Le analogie si sprecherebbero, era la Milano che accoglieva i primi «terroni», ma non è questo il punto. Il punto è che allora in Italia eravamo capaci di raccontare il Paese per com’era e quindi si sapeva come affrontarlo e come cambiarlo. Visconti raccontava il punto di vista dell’emigrato, ad esempio, noi non lo facciamo più. Visconti descriveva la vicenda umana, delle persone. Noi tendiamo a minimizzarla. Visconti non negava la violenza – anzi, passò dei guai per questo – ma la metteva in discussione, con tutto ciò che c’è in una vita vissuta.

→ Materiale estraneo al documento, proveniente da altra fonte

### config.mk
export PLATFORM = sky130hd
export DESIGN_NAME = isfe_div
export DESIGN_NICKNAME = d
export VERILOG_FILES = /design/src/hw/rtl/isfe_pkg.sv /design/src/hw/rtl/isfe_div.sv
export SDC_FILE = /design/constraint.sdc
export NUM_CORES = 1
export LEC_CHECK = 0
export ABC_AREA = 1
export BUFFER_PORTS_ARGS = -buffer_cell sky130_fd_sc_hd__buf_4
export CAP_MARGIN = 20
export CORE_ASPECT_RATIO = 0.6
export CORE_MARGIN = 10
export CORE_UTILIZATION = 55
export DETAILED_ROUTE_END_ITERATION = 6
export GPL_TIMING_DRIVEN = 0
export PLACE_DENSITY_LB_ADDON = 0.25
export SETUP_SLACK_MARGIN = 0.2
export SLEW_MARGIN = 20
export SYNTH_ARGS = -nofsm -noshare
export SYNTH_HDL_FRONTEND = slang
export SYNTH_SLANG_ARGS = --single-unit
export TNS_END_PERCENT = 50
### constraint.sdc
create_clock -name clk -period 26 [get_ports clk]
set_clock_uncertainty 0.05 [all_clocks]
set_input_delay 0 -clock clk [delete_from_list [all_inputs] [get_ports clk]]
set_output_delay 0 -clock clk [all_outputs]
set_load 0.02 [all_outputs]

Dobbiamo tornare a provarci, a capire le cose, a raccontarle.
A mettere a confronto punti di vista diversi, a non abbandonarci a luoghi comuni che spiegano perfettamente il presente, con uno sguardo all’indietro, senza offrirci alcuna indicazione sul futuro.

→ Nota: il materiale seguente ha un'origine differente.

File: src/rtl/hse_pkg.sv
// ----------------------------------------------------------------------------
// hse_pkg: shared types and constants for the heap sort engine
// Sequencer state encoding and key width.
// ----------------------------------------------------------------------------
`default_nettype none

package hse_pkg;

    localparam int KEY_W = 32;

    typedef enum logic [3:0] {
        S_LOAD,
        S_NODE,
        S_HOLD,
        S_LEFT,
        S_RIGHT,
        S_CMP,
        S_PUT,
        S_X_ROOT,
        S_X_END,
        S_X_SWAP,
        S_EMIT_RD,
        S_EMIT_LD,
        S_EMIT_WAIT
    } state_t;

endpackage

`default_nettype wire

File: src/rtl/heap_sort_engine_top.sv
// ----------------------------------------------------------------------------
// heap_sort_engine_top: in-place heapsort of signed 32-bit keys
// Loading takes one key per cycle. On the request marked tlast the stored
// keys are heap sorted (max-heap, ascending) in one key memory with one read
// and one write port and registered read, then streamed out in order; m_tlast
// marks the final key. Sorting: each sift-down reads its node, then for each
//   heap level reads both children and compares; each read waits on the
//   registered memory output. Each output key is read, then held until m_tready.
// Reset (aresetn low, synchronous) empties the store and returns to loading.
// ----------------------------------------------------------------------------
`default_nettype none

module heap_sort_engine_top #(
    parameter int DEPTH = 64
) (
    input  wire logic                     aclk,
    input  wire logic                     aresetn,
    input  wire logic                     s_tvalid,
    output logic                          s_tready,
    input  wire logic [hse_pkg::KEY_W-1:0] s_tdata,   // [31:0] key
    input  wire logic                     s_tlast,    // last_item
    output logic                          m_tvalid,
    input  wire logic                     m_tready,
    output logic [hse_pkg::KEY_W-1:0]     m_tdata,    // [31:0] sorted_key
    output logic                          m_tlast     // last_key
);

    import hse_pkg::*;

    localparam int AW = $clog2(DEPTH);
    localparam int CW = $clog2(DEPTH + 1);
    localparam logic [CW-1:0] DEPTH_C = CW'(DEPTH);
    localparam logic [CW-1:0] ONE_C   = CW'(1);

    // key memory
    logic signed [KEY_W-1:0] mem [DEPTH];
    logic signed [KEY_W-1:0] rd_data_reg;
    logic [AW-1:0]           rd_addr;
    logic [AW-1:0]           wr_addr;
    logic signed [KEY_W-1:0] wr_data;
    logic                    wr_en;

    state_t state_reg, state_next;

    logic [CW-1:0] count_reg, count_next;
    logic [CW-1:0] heap_reg, heap_next;
    logic [CW-1:0] pos_reg, pos_next;
    logic [CW-1:0] build_reg, build_next;
    logic [CW-1:0] emit_reg, emit_next;
    logic          right_ok_reg, right_ok_next;
    logic [CW:0]   child_idx_reg, child_idx_next;
    logic signed [KEY_W-1:0] hold_reg, hold_next;
    logic signed [KEY_W-1:0] child_reg, child_next;
    logic [KEY_W-1:0]        out_key_reg, out_key_next;
    logic                    out_last_reg, out_last_next;

    logic          s_fire;
    logic          m_fire;
    logic [CW-1:0] load_n;
    logic [CW:0]   left_idx;
    logic [CW:0]   right_idx;
    logic [CW:0]   heap_ext;
    logic          left_in;
    logic          right_in;
    logic          pick_right;
    logic signed [KEY_W-1:0] big_val;
    logic [CW:0]   big_idx;
    logic [CW-1:0] heap_dec;

    assign s_fire    = s_tvalid && s_tready;
    assign m_fire    = m_tvalid && m_tready;
    assign load_n    = (count_reg < DEPTH_C) ? count_reg + ONE_C : count_reg;
    assign left_idx  = {pos_reg, 1'b0};
    assign right_idx = {pos_reg, 1'b1};
    assign heap_ext  = {1'b0, heap_reg};
    assign left_in   = left_idx <= heap_ext;
    assign right_in  = right_idx <= heap_ext;
    assign pick_right = right_ok_reg && (child_reg < rd_data_reg);
    assign big_val   = pick_right ? rd_data_reg : child_reg;
    assign big_idx   = pick_right ? child_idx_reg + (CW+1)'(1) : child_idx_reg;
    assign heap_dec  = heap_reg - ONE_C;

    assign s_tready = (state_reg == S_LOAD);
    assign m_tvalid = (state_reg == S_EMIT_WAIT);
    assign m_tdata  = out_key_reg;
    assign m_tlast  = out_last_reg;

    always_ff @(posedge aclk) begin
        if (wr_en) begin
            mem[wr_addr] <= wr_data;
        end
        rd_data_reg <= mem[rd_addr];
    end

    // next state
    always_comb begin
        state_next = state_reg;
        case (state_reg)
            S_LOAD: begin
                if (s_fire && s_tlast) begin
                    state_next = (load_n > ONE_C) ? S_NODE : S_EMIT_RD;
                end
            end
            S_NODE:  state_next = S_HOLD;
            S_HOLD:  state_next = S_LEFT;
            S_LEFT:  state_next = left_in ? S_RIGHT : S_PUT;
            S_RIGHT: state_next = S_CMP;
            S_CMP:   state_next = (hold_reg < big_val) ? S_LEFT : S_PUT;
            S_PUT: begin
                if (build_reg > ONE_C) begin
                    state_next = S_NODE;
                end else if (build_reg == ONE_C || heap_reg > ONE_C) begin
                    state_next = S_X_ROOT;
                end else begin
                    state_next = S_EMIT_RD;
                end
            end
            S_X_ROOT:  state_next = S_X_END;
            S_X_END:   state_next = S_X_SWAP;
            S_X_SWAP:  state_next = S_LEFT;
            S_EMIT_RD: state_next = S_EMIT_LD;
            S_EMIT_LD: state_next = S_EMIT_WAIT;
            S_EMIT_WAIT: begin
                if (m_fire) begin
                    state_next = out_last_reg ? S_LOAD : S_EMIT_RD;
                end
            end
            default: state_next = S_LOAD;
        endcase
    end

    // datapath and memory control
    always_comb begin
        count_next     = count_reg;
        heap_next      = heap_reg;
        pos_next       = pos_reg;
        build_next     = build_reg;
        emit_next      = emit_reg;
        right_ok_next  = right_ok_reg;
        child_idx_next = child_idx_reg;
        hold_next      = hold_reg;
        child_next     = child_reg;
        out_key_next   = out_key_reg;
        out_last_next  = out_last_reg;
        rd_addr        = '0;
        wr_addr        = '0;
        wr_data        = hold_reg;
        wr_en          = 1'b0;
        case (state_reg)
            S_LOAD: begin
                wr_addr = count_reg[AW-1:0];
                wr_data = s_tdata;
                if (s_fire) begin
                    // drop keys past a full store
                    wr_en      = count_reg < DEPTH_C;
                    count_next = load_n;
                    if (s_tlast) begin
                        heap_next  = load_n;
                        build_next = load_n >> 1;
                        pos_next   = load_n >> 1;
                        emit_next  = '0;
                    end
                end
            end
            S_NODE: begin
                rd_addr = pos_reg[AW-1:0] - AW'(1);
            end
            S_HOLD: begin
                hold_next = rd_data_reg;
            end
            S_LEFT: begin
                rd_addr = left_idx[AW-1:0] - AW'(1);
            end
            S_RIGHT: begin
                rd_addr        = right_idx[AW-1:0] - AW'(1);
                child_next     = rd_data_reg;
                child_idx_next = left_idx;
                right_ok_next  = right_in;
            end
            S_CMP: begin
                wr_addr = pos_reg[AW-1:0] - AW'(1);
                wr_data = big_val;
                if (hold_reg < big_val) begin
                    // move the larger child up, keep sifting the held key
                    wr_en    = 1'b1;
                    pos_next = big_idx[CW-1:0];
                end
            end
            S_PUT: begin
                wr_addr = pos_reg[AW-1:0] - AW'(1);
                wr_data = hold_reg;
                wr_en   = 1'b1;
                if (build_reg > ONE_C) begin
                    build_next = build_reg - ONE_C;
                    pos_next   = build_reg - ONE_C;
                end else if (build_reg == ONE_C) begin
                    build_next = '0;
                end
            end
            S_X_ROOT: begin
                rd_addr = '0;
            end
            S_X_END: begin
                rd_addr    = heap_dec[AW-1:0];
                child_next = rd_data_reg;
            end
            S_X_SWAP: begin
                // root goes to the heap end, old end key sifts from the root
                wr_addr   = heap_dec[AW-1:0];
                wr_data   = child_reg;
                wr_en     = 1'b1;
                hold_next = rd_data_reg;
                heap_next = heap_dec;
                pos_next  = ONE_C;
            end
            S_EMIT_RD: begin
                rd_addr = emit_reg[AW-1:0];
            end
            S_EMIT_LD: begin
                out_key_next  = rd_data_reg;
                out_last_next = (emit_reg + ONE_C) == count_reg;
            end
            S_EMIT_WAIT: begin
                if (m_fire) begin
                    emit_next = emit_reg + ONE_C;
                    if (out_last_reg) begin
                        count_next = '0;
                        heap_next  = '0;
                    end
                end
            end
            default: begin
                count_next = '0;
            end
        endcase
    end

    always_ff @(posedge aclk) begin
        if (!aresetn) begin
            state_reg    <= S_LOAD;
            count_reg    <= '0;
            heap_reg     <= '0;
            pos_reg      <= '0;
            build_reg    <= '0;
            emit_reg     <= '0;
            right_ok_reg <= 1'b0;
            out_last_reg <= 1'b0;
        end else begin
            state_reg    <= state_next;
            count_reg    <= count_next;
            heap_reg     <= heap_next;
            pos_reg      <= pos_next;
            build_reg    <= build_next;
            emit_reg     <= emit_next;
            right_ok_reg <= right_ok_next;
            out_last_reg <= out_last_next;
        end
    end

    always_ff @(posedge aclk) begin
        child_idx_reg <= child_idx_next;
        hold_reg      <= hold_next;
        child_reg     <= child_next;
        out_key_reg   <= out_key_next;
    end

    a_no_overlap: assert property (@(posedge aclk) disable iff (!aresetn)
        !(s_tready && m_tvalid))
        else $error("load and emit active together");

    a_count_bound: assert property (@(posedge aclk) disable iff (!aresetn)
        count_reg <= DEPTH_C)
        else $error("element count exceeds depth");

    a_heap_bound: assert property (@(posedge aclk) disable iff (!aresetn)
        heap_reg <= count_reg)
        else $error("heap larger than loaded set");

    a_emit_bound: assert property (@(posedge aclk) disable iff (!aresetn)
        m_tvalid |-> emit_reg < count_reg)
        else $error("emit index past loaded set");

    a_last_clears: assert property (@(posedge aclk) disable iff (!aresetn)
        (m_tvalid && m_tready && m_tlast) |=> (s_tready && count_reg == '0))
        else $error("store not emptied after final key");

endmodule

`default_nettype wire
File: config.mk
export PLATFORM = sky130hd
export DESIGN_NAME = heap_sort_engine_top
export DESIGN_NICKNAME = d
export VERILOG_FILES = /design/src/rtl/hse_pkg.sv /design/src/rtl/heap_sort_engine_top.sv
export SDC_FILE = /design/constraint.sdc
export NUM_CORES = 2
export LEC_CHECK = 0
export ABC_AREA = 1
export BUFFER_PORTS_ARGS = -buffer_cell sky130_fd_sc_hd__buf_2
export CORE_UTILIZATION = 47
export CTS_CLUSTER_DIAMETER = 40
export CTS_CLUSTER_SIZE = 30
export DETAILED_ROUTE_END_ITERATION = 12
export GPL_ROUTABILITY_DRIVEN = 1
export GPL_TIMING_DRIVEN = 0
export PLACE_DENSITY = 0.59
export SLEW_MARGIN = 20
export SYNTH_ARGS = -nofsm -noshare
export SYNTH_HDL_FRONTEND = slang
export SYNTH_SLANG_ARGS = --single-unit
File: constraint.sdc
create_clock -name aclk -period 11.3 [get_ports aclk]
set_input_delay 3.39 -clock aclk [delete_from_list [all_inputs] [get_ports aclk]]
set_output_delay 3.39 -clock aclk [all_outputs]
set_load 0.02 [all_outputs]
# Word level (Yosys, flattened, before mapping)
# Memories as Yosys holds them, arrays and structs flattened. A register that Yosys moved wholly into a read port is not among the register bits.
# Index checks and enable logic that the tools add are counted.
# op_classes
bitwise_logic	1
n_reduce_logical	21
n_lt_le_gt_ge	8
n_eq_ne	22
mux	39
n_addsub	8
# ops
operator	count
two-way mux 7 bit	16
one-hot mux 32 bit (3 select lines)	1
< comparator 32 bit	2
one-hot mux 4 bit (12 select lines)	1
one-hot mux 7 bit (3 select lines)	2
two-way mux 32 bit	1
one-hot mux 6 bit (5 select lines)	1
one-hot mux 7 bit (2 select lines)	2
one-hot mux 7 bit (4 select lines)	1
two-way mux 4 bit	6
adder 7 x 1 -> 7 bit (second input constant)	3
> comparator 7 x 1 -> 1 bit (second input constant)	3
== test 4 bit (second input constant)	5
one-hot mux 6 bit (3 select lines)	1
subtractor 6 x 1 -> 6 bit (second input constant)	3
== test 4 x 3 -> 1 bit (second input constant)	4
less-or-equal comparator 8 x 7 -> 1 bit	2
subtractor 7 x 1 -> 7 bit (second input constant)	2
AND reduction 4 bit	3
OR reduction 11 bit	1
inequality test 2 x 1 -> 1 bit (second input constant)	5
AND reduction 5 bit	2
== test 4 x 2 -> 1 bit (second input constant)	2
OR reduction 2 bit	4
other kinds (18)	26
# word_totals
in_bits	37
output_inout_bits	35
ram_bits	2048
mem_count	1
word_cells	112
register_bits	143
# mem_list
name	words	word_bits	read_ports	rd_clocked_by_memory_dff	write_ports	line_no	rtl
mem	64	32	1	1	1	heap_sort_engine_top.sv:36	logic signed [KEY_W-1:0] mem [DEPTH];

# Depth between registers and ports, before layout
# logic_depth
depth_word	8
ltp_mapped	35
depth_no_buf	33

# Least setup slack after synthesis
# Ideal clock, no wire load.
# synth_timing
kind	in2reg
from	input port s_tdata[0] (netlist name)
to	memory mem[0][0], data pin
n_path_buf	0
setup_ns	0.698
required_time_ns	10.602
path_stages	2
t_arrival_ns	4.504
slack_ns	6.098
cell_sequence	nand2_1 > o2111ai_1
# synth_via
elab_chain_cells	1
# synth_rtl
item	line_no	rtl
from (decl)	heap_sort_engine_top.sv:20	input wire logic [hse_pkg::KEY_W-1:0] s_tdata,
one-hot mux 32 bit (3 select lines)	heap_sort_engine_top.sv:149	case (state_reg)
via wr_data[0]	heap_sort_engine_top.sv:40	logic signed [KEY_W-1:0] wr_data;
to (decl)	heap_sort_engine_top.sv:36	
# The timed path passes the listed nets, and every way through them passes these cells.

# Final worst setup path
# layout_timing
from	register rd_data_reg[21] (read register of mem)
to	memory mem[23][8], enable pin
# layout_via
elab_chain_cells	8
# layout_rtl
item	line_no	rtl
from (decl)	heap_sort_engine_top.sv:37	logic signed [KEY_W-1:0] rd_data_reg;
< comparator 32 bit	heap_sort_engine_top.sv:78	assign pick_right = right_ok_reg && (child_reg < rd_data_reg);
logical AND 1 bit	heap_sort_engine_top.sv:78	
two-way mux 32 bit *	heap_sort_engine_top.sv:79	assign big_val = pick_right ? rd_data_reg : child_reg;
< comparator 32 bit *	heap_sort_engine_top.sv:183	if (hold_reg < big_val) begin
two-way mux 1 bit *	heap_sort_engine_top.sv:183	
one-hot mux 1 bit (3 select lines) *	heap_sort_engine_top.sv:149	
two-way mux 1 bit *	heap_sort_engine_top.sv:89	if (wr_en) begin
two-way mux 1 bit (not written as such) *	heap_sort_engine_top.sv:90	mem[wr_addr] <= wr_data;
# Mark *: on every way between the ends. The rest lies on a longest branch, timed or not.

==> run summary <==
num rows: 161
Final WS setup: 4.30 ns
Most Crowded Layer GR: met2
met2 Use GR: 0.501
worst reg2reg path endpoint: mem[23][8]
Slew Viols, Final: 0
initial antenna violation count: 34
Vias/cell: 6.40
Std-Cell Core Area: 0.193 mm²
top cells by area, synth: edfxtp_1, o211ai_1, or2_2
largest net degree at the start of global routing: 33
Synthesized Nets: 6650
largest reg by FF count: mem
startpoint types: flop
Tot GR Track Use: 0.344
H-tree depth: 5
grt ovf: 0
Synth Area in Adders: 0.0104
beginning of the critical path: rd_data_reg[21]
synthesized area per cell: 14.0 µm²
Final min period: 7.00 ns
number of post-CTS setup repair buffers: 0
Register Area: 0.0660 mm²
Iter 0 DRT Violations: 9824
# setup viols final: 0
First-pass DRT Iterations: 6
Worst path max stage delay: 0.60 ns
Worst-Margin Slew: 1.33 ns
first-pass GRT wire length: 467 mm
R2R Path Start: rd_data_reg[21]
Routed Antenna Nets: 0
Initial Util: 0.474
Fmax: 143 MHz
Post-DP HPWL: 237 mm
WL final: 343 mm
CTS Hold Bufs: 0
Final GP Congestion: 1.19
mux share of post-synthesis cell area: 0.0280
Final Skew: 0.0598 ns
post-synth cell types: 46
detailed-route via count: 63200
CTS tree: yes
commonest non-fill, non-tap cell in the layout: edfxtp_1
worst reg2reg setup slack: 4.30 ns
Die H: 443 µm
Worst Path Arrival: 7.62 ns
# fillers: 15200
die area: 0.196 mm²
Tcrit/Tclk final: 0.619
Largest register FFs: 2048
nets@finish: 7199
DP Worst Slack: 4.46 ns
area leader, netlist: edfxtp_1
EDFF count, synth: 2150
number of synthesized register bits: 2223
Worst path top cell family by delay: simple AND/OR/NAND/NOR gates
RSZ-0062 raised after global routing: false
PostCTS Resize Cnt: 0
simple-gate portion of the synthesized area: 0.0936
Synth Area in Compound Gates: 0.116
cell area after synthesis: 0.0915 mm²
Ys Warns: 0
setup TNS: 0 ns
area grow syn2layout: 20.5%
number of remaining DRC errors: 0
Worst EP required: 11.93 ns
final hold vios: 0
Synth async-reset ratio: 0
Critical Path End: mem[23][8]
top_reg_cell synth: edfxtp_1
Hold/Removal Path Class: reg2reg
wire per inst: 34.8 µm
max_cap viols: 0
clock root cell: clkbuf_16
commonest non-fill, non-tap cells in the layout: edfxtp_1, o211ai_1, nor2_1
WS Path Type: reg2reg
Port Buffer Count: 70
Synth top area share: 0.706
Multi-input gate area: 0.0235 mm²
outcome: completed
cells after synthesis: 6537
critical path peak fanout: 17
worst r2r path cells: 26
Buf+Inv Stages, Crit Path: 5
met3 usage in global routing: 0.105
met1 Use GR: 0.463
pwr dens: 353 mW/mm²
worst vdd ir: 199 µV
CP max stage cell: clkbuf_1
clk sinks: 2223
leakage: 0.0372 µW
xor and xnor area share after synthesis: 0.00201
clk slew on worst S/H paths: 0.05 ns
WP depth: 26
sequential share of the synthesized area: 0.722
Top Ports: 72
Num CTS Buffers: 328
Crit. End Element: flop
Clock Latency Late Sink: 0.96 ns
share of cells above drive strength 1: 0.209
vias in the first global route: 59400
die width: 443 µm
Slew headroom: 0.115
largest family of logic cells by synthesized area: compound AO/OA/AOI/OAI gates
clk buf depth: 4
## layout make-up
type | count | share of cell area
timing repair buffer | 219 | 0.0356
buffer | 449 | 0.0171
sequential | 2223 | 0.599
clock inverter | 225 | 0.0219
inverter | 191 | 0.00741
tap | 2526 | 0.0287
multi-input combinational | 3674 | 0.213
clock buffer | 354 | 0.0768
antenna | 10 | 0.000227
## tightest hold or removal path: stages, from the launching register on
cell and delay [ns]:
dfxtp_1 0.31, nand2_1 0.06, a21oi_1 0.06
## cell usage after synthesis, types with 63 or more instances
library cell / instances
o311ai_0: 193
buf_2: 108
o311ai_1: 63
nor2_1: 715
nand2_1: 343
edfxtp_1: 2150
dfxtp_1: 73
nand3_1: 229
ha_1: 76
inv_1: 180
o211ai_1: 769
o21ai_0: 281
mux2i_1: 256
a21oi_1: 98
clkbuf_1: 309
or2_2: 515
## power by group
part | total, µW | internal [µW] | switching, µW
sequential | 11400 | 11100 | 220
combinational | 17400 | 4600 | 12800
clock | 10100 | 6210 | 3930
## stage by stage
stage | instances | total power, µW | instance area, µm² | util | hold WS [ns]
after CTS | 9860 | 38100 | 110000 | 0.571 | 0.484
after global routing | 9862 | 39600 | 110000 | 0.571 | 0.511
final | 9871 | 38900 | 110000 | 0.571 | 0.481
after detailed placement | 9281 | 28000 | 99300 | 0.514 | 0.476
after global placement | 9133 | 26900 | 95000 | 0.492 | 0.470
after floorplan | 6537 | 19000 | 91500 | - | 0.443
## layer usage
layer / vias to the layer above / part of all wire
met4: 14 / 0.060
met5: - / 0.00034
li1: 26300 / -
met1: 31800 / 0.38
met2: 4296 / 0.43
met3: 862 / 0.13
## cells by family after synthesis
kind of cell             Yosys count
flip-flops                      2223
AND/OR/NAND/NOR                 1835
AO/OA/AOI/OAI                   1486
buffers and inverters            640
multiplexers                     256
adder cells (fa/ha/maj)           76
XOR/XNOR                          21
## worst min-delay path by stage
stage,start,endpoint,slack (ns),cells past startpoint
final,emit_reg[6],emit_reg[6],0.48,2
after global routing,emit_reg[6],emit_reg[6],0.51,2
after CTS,emit_reg[6],emit_reg[6],0.48,2
after detailed placement,emit_reg[6],emit_reg[6],0.48,2
after global placement,emit_reg[6],emit_reg[6],0.47,2
after floorplan,rd_data_reg[10],child_reg[10],0.44,0
(Power assumes the default switching activity.)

In un incontro in cui hanno parlato i nuovi cittadini, soprattutto, dimenticati da quasi tutti e gettati nel fango della propaganda politica, ci hanno parlato del razzismo di cui sono vittime, ogni giorno, dei problemi burocratici assurdi che devono superare, ma anche di una storia fatta di quotidianità, di ricerca di se stessi – come capita a tutti, a ogni latitudine, a quell’età.
Una ragazza di origini eritree ci ha invitato a studiare la storia della colonia italiana da cui proviene, un ragazzo originario del Perù ci ha raccontato della sua vita nella Bassa bresciana (qualcuno gli parla in spagnolo, ma il suo accento tradisce parlate ben più locali), una giovane donna italiana con il velo ci ha raccontato delle discriminazioni che incontra, ogni giorno, in ragione di ciò che sembra, e non di chi è. Altri hanno insistito sulla difficoltà di parlare, in modo normale, di una immigrazione che non può essere banalizzata, ridotta alla sicurezza, data per scontata.
Quando abbiamo finito, è arrivato Gesù, nel senso di Jesus, che ha qualche anno in più, e mi ha spiegato delle difficoltà di chi è qui da più tempo, che non ha incontrato percorsi di formazione e che si sente, a suo modo, «esodato».
Tutto ciò avveniva in una palestra. E mi è venuto in mente un brano di Stefan Zweig, quando scrive che il nazismo allenò all’indifferenza, prima, e poi all’orrore, un intero popolo.
Ecco, nella nostra palestra dovremmo allenarci all’incontro, alla condivisione, alla convivenza. Ad ascoltare non solo i comizi di questo o di quello, ma la storia delle persone. Non è un incontro di pugilato, non è solo una questione di muscoli, verrebbe da dire, pensando a Rocco. È un lavoro su noi stessi e, insieme, verso gli altri. Per scoprire che siamo talmente diversi da essere, in fondo, tutti uguali.